▸ **TASK GOAL**: The answer is to be an exact copy of the lines below running from the line with "[constraint.sdc]" down to the line with "depth_word 16", both ends included, and nothing more.

[Records from a dataset]
[src/rtl/data_break_arbiter.sv]
// Round-robin data-break arbiter: picks one of four requesters, raises data_break
// to the CPU state machine, tracks the break and returns read data with an ack.
module data_break_arbiter #(
    parameter int unsigned TMO = 255
) (
    input  logic        clk,
    input  logic        reset,
    input  logic [3:0]  req,
    input  logic [3:0]  dir,
    input  logic [14:0] addr0,
    input  logic [14:0] addr1,
    input  logic [14:0] addr2,
    input  logic [14:0] addr3,
    input  logic [11:0] wdata0,
    input  logic [11:0] wdata1,
    input  logic [11:0] wdata2,
    input  logic [11:0] wdata3,
    input  logic        break_in_prog,
    input  logic [11:0] mem_data,
    input  logic        err_clr,
    output logic        data_break,
    output logic        to_disk,
    output logic [14:0] db_addr,
    output logic [11:0] db_wdata,
    output logic [3:0]  grant,
    output logic [3:0]  ack,
    output logic [11:0] db_rdata,
    output logic        tmo_err
);

    localparam int unsigned CNT_W = 8;

    typedef enum logic [2:0] {
        S_IDLE,
        S_ARB,
        S_WAIT,
        S_BUSY,
        S_DONE
    } state_t;

    state_t             state_q, state_d;
    logic [1:0]         ptr_q, ptr_d;
    logic [CNT_W-1:0]   cnt_q, cnt_d;
    logic               bip_q;
    logic               data_break_q, data_break_d;
    logic               to_disk_q, to_disk_d;
    logic [14:0]        db_addr_q, db_addr_d;
    logic [11:0]        db_wdata_q, db_wdata_d;
    logic [3:0]         grant_q, grant_d;
    logic [3:0]         ack_q, ack_d;
    logic [11:0]        db_rdata_q, db_rdata_d;
    logic               tmo_err_q, tmo_err_d;

    logic               win_found;
    logic [1:0]         win_idx;
    logic [1:0]         cand;
    logic [14:0]        win_addr;
    logic [11:0]        win_wdata;
    logic [1:0]         owner_idx;

    // Round-robin search starting one past the last owner
    always_comb begin
        win_found = 1'b0;
        win_idx   = 2'd0;
        cand      = 2'd0;
        for (int k = 1; k <= 4; k++) begin
            cand = ptr_q + 2'(k);
            if (!win_found && req[cand]) begin
                win_found = 1'b1;
                win_idx   = cand;
            end
        end
    end

    always_comb begin
        case (win_idx)
            2'd0:    begin win_addr = addr0; win_wdata = wdata0; end
            2'd1:    begin win_addr = addr1; win_wdata = wdata1; end
            2'd2:    begin win_addr = addr2; win_wdata = wdata2; end
            default: begin win_addr = addr3; win_wdata = wdata3; end
        endcase
    end

    always_comb begin
        case (grant_q)
            4'b0010: owner_idx = 2'd1;
            4'b0100: owner_idx = 2'd2;
            4'b1000: owner_idx = 2'd3;
            default: owner_idx = 2'd0;
        endcase
    end

    // Next-state and registered-output logic
    always_comb begin
        state_d      = state_q;
        ptr_d        = ptr_q;
        cnt_d        = cnt_q;
        data_break_d = data_break_q;
        to_disk_d    = to_disk_q;
        db_addr_d    = db_addr_q;
        db_wdata_d   = db_wdata_q;
        grant_d      = grant_q;
        ack_d        = 4'd0;
        db_rdata_d   = db_rdata_q;
        tmo_err_d    = err_clr ? 1'b0 : tmo_err_q;

        case (state_q)
            S_IDLE: begin
                if (|req) begin
                    state_d = S_ARB;
                end
            end
            S_ARB: begin
                if (win_found) begin
                    db_addr_d    = win_addr;
                    db_wdata_d   = win_wdata;
                    to_disk_d    = ~dir[win_idx];
                    grant_d      = 4'(1) << win_idx;
                    data_break_d = 1'b1;
                    cnt_d        = CNT_W'(TMO);
                    state_d      = S_WAIT;
                end else begin
                    state_d = S_IDLE;
                end
            end
            S_WAIT: begin
                if (break_in_prog) begin
                    data_break_d = 1'b0;
                    state_d      = S_BUSY;
                end else if (cnt_q <= CNT_W'(1)) begin
                    // Counter expires this edge: abandon without ack or ptr update
                    cnt_d        = '0;
                    tmo_err_d    = 1'b1;
                    grant_d      = 4'd0;
                    data_break_d = 1'b0;
                    state_d      = S_IDLE;
                end else begin
                    cnt_d = cnt_q - CNT_W'(1);
                end
            end
            S_BUSY: begin
                if (bip_q && !break_in_prog) begin
                    db_rdata_d = mem_data;
                    state_d    = S_DONE;
                end
            end
            S_DONE: begin
                ack_d   = grant_q;
                ptr_d   = owner_idx;
                grant_d = 4'd0;
                state_d = S_IDLE;
            end
            default: begin
                state_d = S_IDLE;
            end
        endcase
    end

    always_ff @(posedge clk) begin
        if (reset) begin
            state_q      <= S_IDLE;
            ptr_q        <= 2'd3;
            cnt_q        <= '0;
            bip_q        <= 1'b0;
            data_break_q <= 1'b0;
            to_disk_q    <= 1'b0;
            db_addr_q    <= 15'd0;
            db_wdata_q   <= 12'd0;
            grant_q      <= 4'd0;
            ack_q        <= 4'd0;
            db_rdata_q   <= 12'd0;
            tmo_err_q    <= 1'b0;
        end else begin
            state_q      <= state_d;
            ptr_q        <= ptr_d;
            cnt_q        <= cnt_d;
            bip_q        <= break_in_prog;
            data_break_q <= data_break_d;
            to_disk_q    <= to_disk_d;
            db_addr_q    <= db_addr_d;
            db_wdata_q   <= db_wdata_d;
            grant_q      <= grant_d;
            ack_q        <= ack_d;
            db_rdata_q   <= db_rdata_d;
            tmo_err_q    <= tmo_err_d;
        end
    end

    assign data_break = data_break_q;
    assign to_disk    = to_disk_q;
    assign db_addr    = db_addr_q;
    assign db_wdata   = db_wdata_q;
    assign grant      = grant_q;
    assign ack        = ack_q;
    assign db_rdata   = db_rdata_q;
    assign tmo_err    = tmo_err_q;

endmodule

[config.mk]
export PLATFORM = sky130hd
export DESIGN_NAME = data_break_arbiter
export DESIGN_NICKNAME = d
export VERILOG_FILES = /design/src/rtl/data_break_arbiter.sv
export SDC_FILE = /design/constraint.sdc
export NUM_CORES = 1
export LEC_CHECK = 0
export CAP_MARGIN = 20
export CORE_MARGIN = 2
export CORE_UTILIZATION = 30
export DETAILED_ROUTE_END_ITERATION = 8
export GPL_TIMING_DRIVEN = 0
export HOLD_SLACK_MARGIN = 0.02
export PLACE_DENSITY_LB_ADDON = 0.1
export SYNTH_ARGS = -nofsm -noshare
export SYNTH_HDL_FRONTEND = slang
export SYNTH_SLANG_ARGS = --single-unit
[constraint.sdc]
create_clock -name clk -period 1.85 [get_ports clk]
set_input_delay 0.37 -clock clk [delete_from_list [all_inputs] [get_ports clk]]
set_output_delay 0.37 -clock clk [all_outputs]
set_load 0.02 [all_outputs]
# ---- Yosys cells after proc, flatten, opt, wreduce, memory -nomap -nowiden
# Index checks and enable logic that the tools add are counted.
dict set report totals {
  reg_bits 64
  output_inout_bits 50
  wordCells 103
  in_bits 132
}
dict set report classes {
  bitwise 2
  n_reduce_logical 20
  n_addsub 4
  n_mux 43
  eq_ne 15
  n_shift 1
  n_lt_le_gt_ge 6
}
# cell count
set ops {}
lappend ops {{one-hot mux 15 bit (3 select lines)} 1}
lappend ops {{one-hot mux 12 bit (3 select lines)} 1}
lappend ops {{2-to-1 mux 8 bit} 3}
lappend ops {{2-to-1 mux 1 bit} 16}
lappend ops {{one-hot mux 8 bit (2 select lines)} 1}
lappend ops {{< comparator 2 x 3 -> 1 bit (second input constant)} 5}
lappend ops {{2-to-1 mux 3 bit} 4}
lappend ops {{2-to-1 mux 4 bit} 3}
lappend ops {{one-hot mux 3 bit (4 select lines)} 1}
lappend ops {{one-hot mux 4 bit (3 select lines)} 1}
lappend ops {{binary-select mux 1 bit (select 2 bit)} 5}
lappend ops {{2-to-1 mux 2 bit} 5}
lappend ops {{!= test 2 bit (second input constant)} 5}
lappend ops {{AND reduction 3 bit} 3}
lappend ops {{less-or-equal comparator 8 x 1 -> 1 bit (second input constant)} 1}
lappend ops {{subtractor 8 x 1 -> 8 bit (second input constant)} 1}
lappend ops {{== test 3 x 2 -> 1 bit (second input constant)} 2}
lappend ops {{one-hot mux 2 bit (3 select lines)} 1}
lappend ops {{adder 2 bit (second input constant)} 2}
lappend ops {{== test 4 x 2 -> 1 bit (second input constant)} 1}
lappend ops {{== test 4 x 3 -> 1 bit (second input constant)} 1}
lappend ops {{== test 4 bit (second input constant)} 1}
lappend ops {{logical AND 1 bit} 4}
lappend ops {{zero test 1 bit} 4}
lappend ops {{other kinds (17)} 19}

# ---- Logic depth before layout (Yosys ltp)
dict set report logic_depth {
  depth_word 16
  mapped_depth 9
  mapped_depth_nobuf 8
}

# ---- Least setup slack after synthesis
# OpenSTA, ideal clock, no wires.
dict set report synth_path {
  path_type {input to register}
  start {input port req[0]}
  end {register db_addr_q[13] (netlist: db_addr[13])}
  setup_ns 0.125
  slack_ns 0.134
  path_stages 7
  path_buffers 2
  t_arrival_ns 1.591
  required_time_ns 1.725
  path_cell_list {buf_2 > o21ai_0 > o211ai_2 > buf_4 > o221ai_2 > a2bb2oi_1 > nor2_2}
}
dict set report synth_between {
  elab_chain_cells 14
  elab_cells_between_ends 27
  cone_classes {eq/ne: 2; mux: 17; reduce/logical: 8}
}
# element line
set synth_rtl {}
lappend synth_rtl {{start: declaration} 8} ;# input logic [3:0] req,
lappend synth_rtl {{binary-select mux 1 bit (select 2 bit)} 68} ;# if (!win_found && req[cand]) begin
lappend synth_rtl {{2-to-1 mux 1 bit (not written as such)} 68}
lappend synth_rtl {{2-to-1 mux 1 bit} 68}
lappend synth_rtl {{zero test 1 bit} 68}
lappend synth_rtl {{logical AND 1 bit} 68}
lappend synth_rtl {{2-to-1 mux 1 bit} 68}
lappend synth_rtl {{zero test 1 bit} 68}
lappend synth_rtl {{logical AND 1 bit} 68}
lappend synth_rtl {{2-to-1 mux 1 bit} 68}
lappend synth_rtl {{zero test 1 bit} 68}
lappend synth_rtl {{logical AND 1 bit} 68}
lappend synth_rtl {{2-to-1 mux 2 bit} 68}
lappend synth_rtl {{== test 2 bit (tied with other cells)} 76} ;# case (win_idx)
lappend synth_rtl {{one-hot mux 15 bit (3 select lines)} 76}
lappend synth_rtl {{end signal: assignment} 180} ;# db_addr_q <= db_addr_d;
lappend synth_rtl {{end: declaration} 47} ;# logic [14:0] db_addr_q, db_addr_d;
# Several ways; a longest one is shown, not always the timed one. The select of a mux whose other input is x is not followed.
# A chain may end at the register's enable or synchronous reset.

# ---- Worst setup path in the final report
dict set report layout_path {
  start {register ptr_q[0]}
  end {register db_addr_q[5] (netlist: db_addr[5])}
}
dict set report layout_between {
  elab_chain_cells 15
  elab_cells_between_ends 30
  cone_classes {add/sub: 3; eq/ne: 2; mux: 17; reduce/logical: 8}
}
# element line
set layout_rtl {}
lappend layout_rtl {{start: declaration} 42} ;# logic [1:0] ptr_q, ptr_d;
lappend layout_rtl {{start signal: assignment} 175} ;# ptr_q <= ptr_d;
lappend layout_rtl {{adder 2 x 1 -> 2 bit} 67} ;# cand = ptr_q + 2'(k);
lappend layout_rtl {{binary-select mux 1 bit (select 2 bit)} 68}
lappend layout_rtl {{2-to-1 mux 1 bit (not written as such)} 68}
lappend layout_rtl {{2-to-1 mux 1 bit} 68}
lappend layout_rtl {{zero test 1 bit} 68}
lappend layout_rtl {{logical AND 1 bit} 68}
lappend layout_rtl {{2-to-1 mux 1 bit} 68}
lappend layout_rtl {{zero test 1 bit} 68}
lappend layout_rtl {{logical AND 1 bit} 68}
lappend layout_rtl {{2-to-1 mux 1 bit} 68}
lappend layout_rtl {{zero test 1 bit} 68}
lappend layout_rtl {{logical AND 1 bit} 68}
lappend layout_rtl {{2-to-1 mux 2 bit} 68}
lappend layout_rtl {{== test 2 bit (tied with other cells)} 76}
lappend layout_rtl {{one-hot mux 15 bit (3 select lines)} 76}
# Several ways; a longest one is shown, not always the timed one. The select of a mux whose other input is x is not followed.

▸ **EXERCISE RESULT**:
[constraint.sdc]
create_clock -name clk -period 1.85 [get_ports clk]
set_input_delay 0.37 -clock clk [delete_from_list [all_inputs] [get_ports clk]]
set_output_delay 0.37 -clock clk [all_outputs]
set_load 0.02 [all_outputs]
# ---- Yosys cells after proc, flatten, opt, wreduce, memory -nomap -nowiden
# Index checks and enable logic that the tools add are counted.
dict set report totals {
  reg_bits 64
  output_inout_bits 50
  wordCells 103
  in_bits 132
}
dict set report classes {
  bitwise 2
  n_reduce_logical 20
  n_addsub 4
  n_mux 43
  eq_ne 15
  n_shift 1
  n_lt_le_gt_ge 6
}
# cell count
set ops {}
lappend ops {{one-hot mux 15 bit (3 select lines)} 1}
lappend ops {{one-hot mux 12 bit (3 select lines)} 1}
lappend ops {{2-to-1 mux 8 bit} 3}
lappend ops {{2-to-1 mux 1 bit} 16}
lappend ops {{one-hot mux 8 bit (2 select lines)} 1}
lappend ops {{< comparator 2 x 3 -> 1 bit (second input constant)} 5}
lappend ops {{2-to-1 mux 3 bit} 4}
lappend ops {{2-to-1 mux 4 bit} 3}
lappend ops {{one-hot mux 3 bit (4 select lines)} 1}
lappend ops {{one-hot mux 4 bit (3 select lines)} 1}
lappend ops {{binary-select mux 1 bit (select 2 bit)} 5}
lappend ops {{2-to-1 mux 2 bit} 5}
lappend ops {{!= test 2 bit (second input constant)} 5}
lappend ops {{AND reduction 3 bit} 3}
lappend ops {{less-or-equal comparator 8 x 1 -> 1 bit (second input constant)} 1}
lappend ops {{subtractor 8 x 1 -> 8 bit (second input constant)} 1}
lappend ops {{== test 3 x 2 -> 1 bit (second input constant)} 2}
lappend ops {{one-hot mux 2 bit (3 select lines)} 1}
lappend ops {{adder 2 bit (second input constant)} 2}
lappend ops {{== test 4 x 2 -> 1 bit (second input constant)} 1}
lappend ops {{== test 4 x 3 -> 1 bit (second input constant)} 1}
lappend ops {{== test 4 bit (second input constant)} 1}
lappend ops {{logical AND 1 bit} 4}
lappend ops {{zero test 1 bit} 4}
lappend ops {{other kinds (17)} 19}

# ---- Logic depth before layout (Yosys ltp)
dict set report logic_depth {
  depth_word 16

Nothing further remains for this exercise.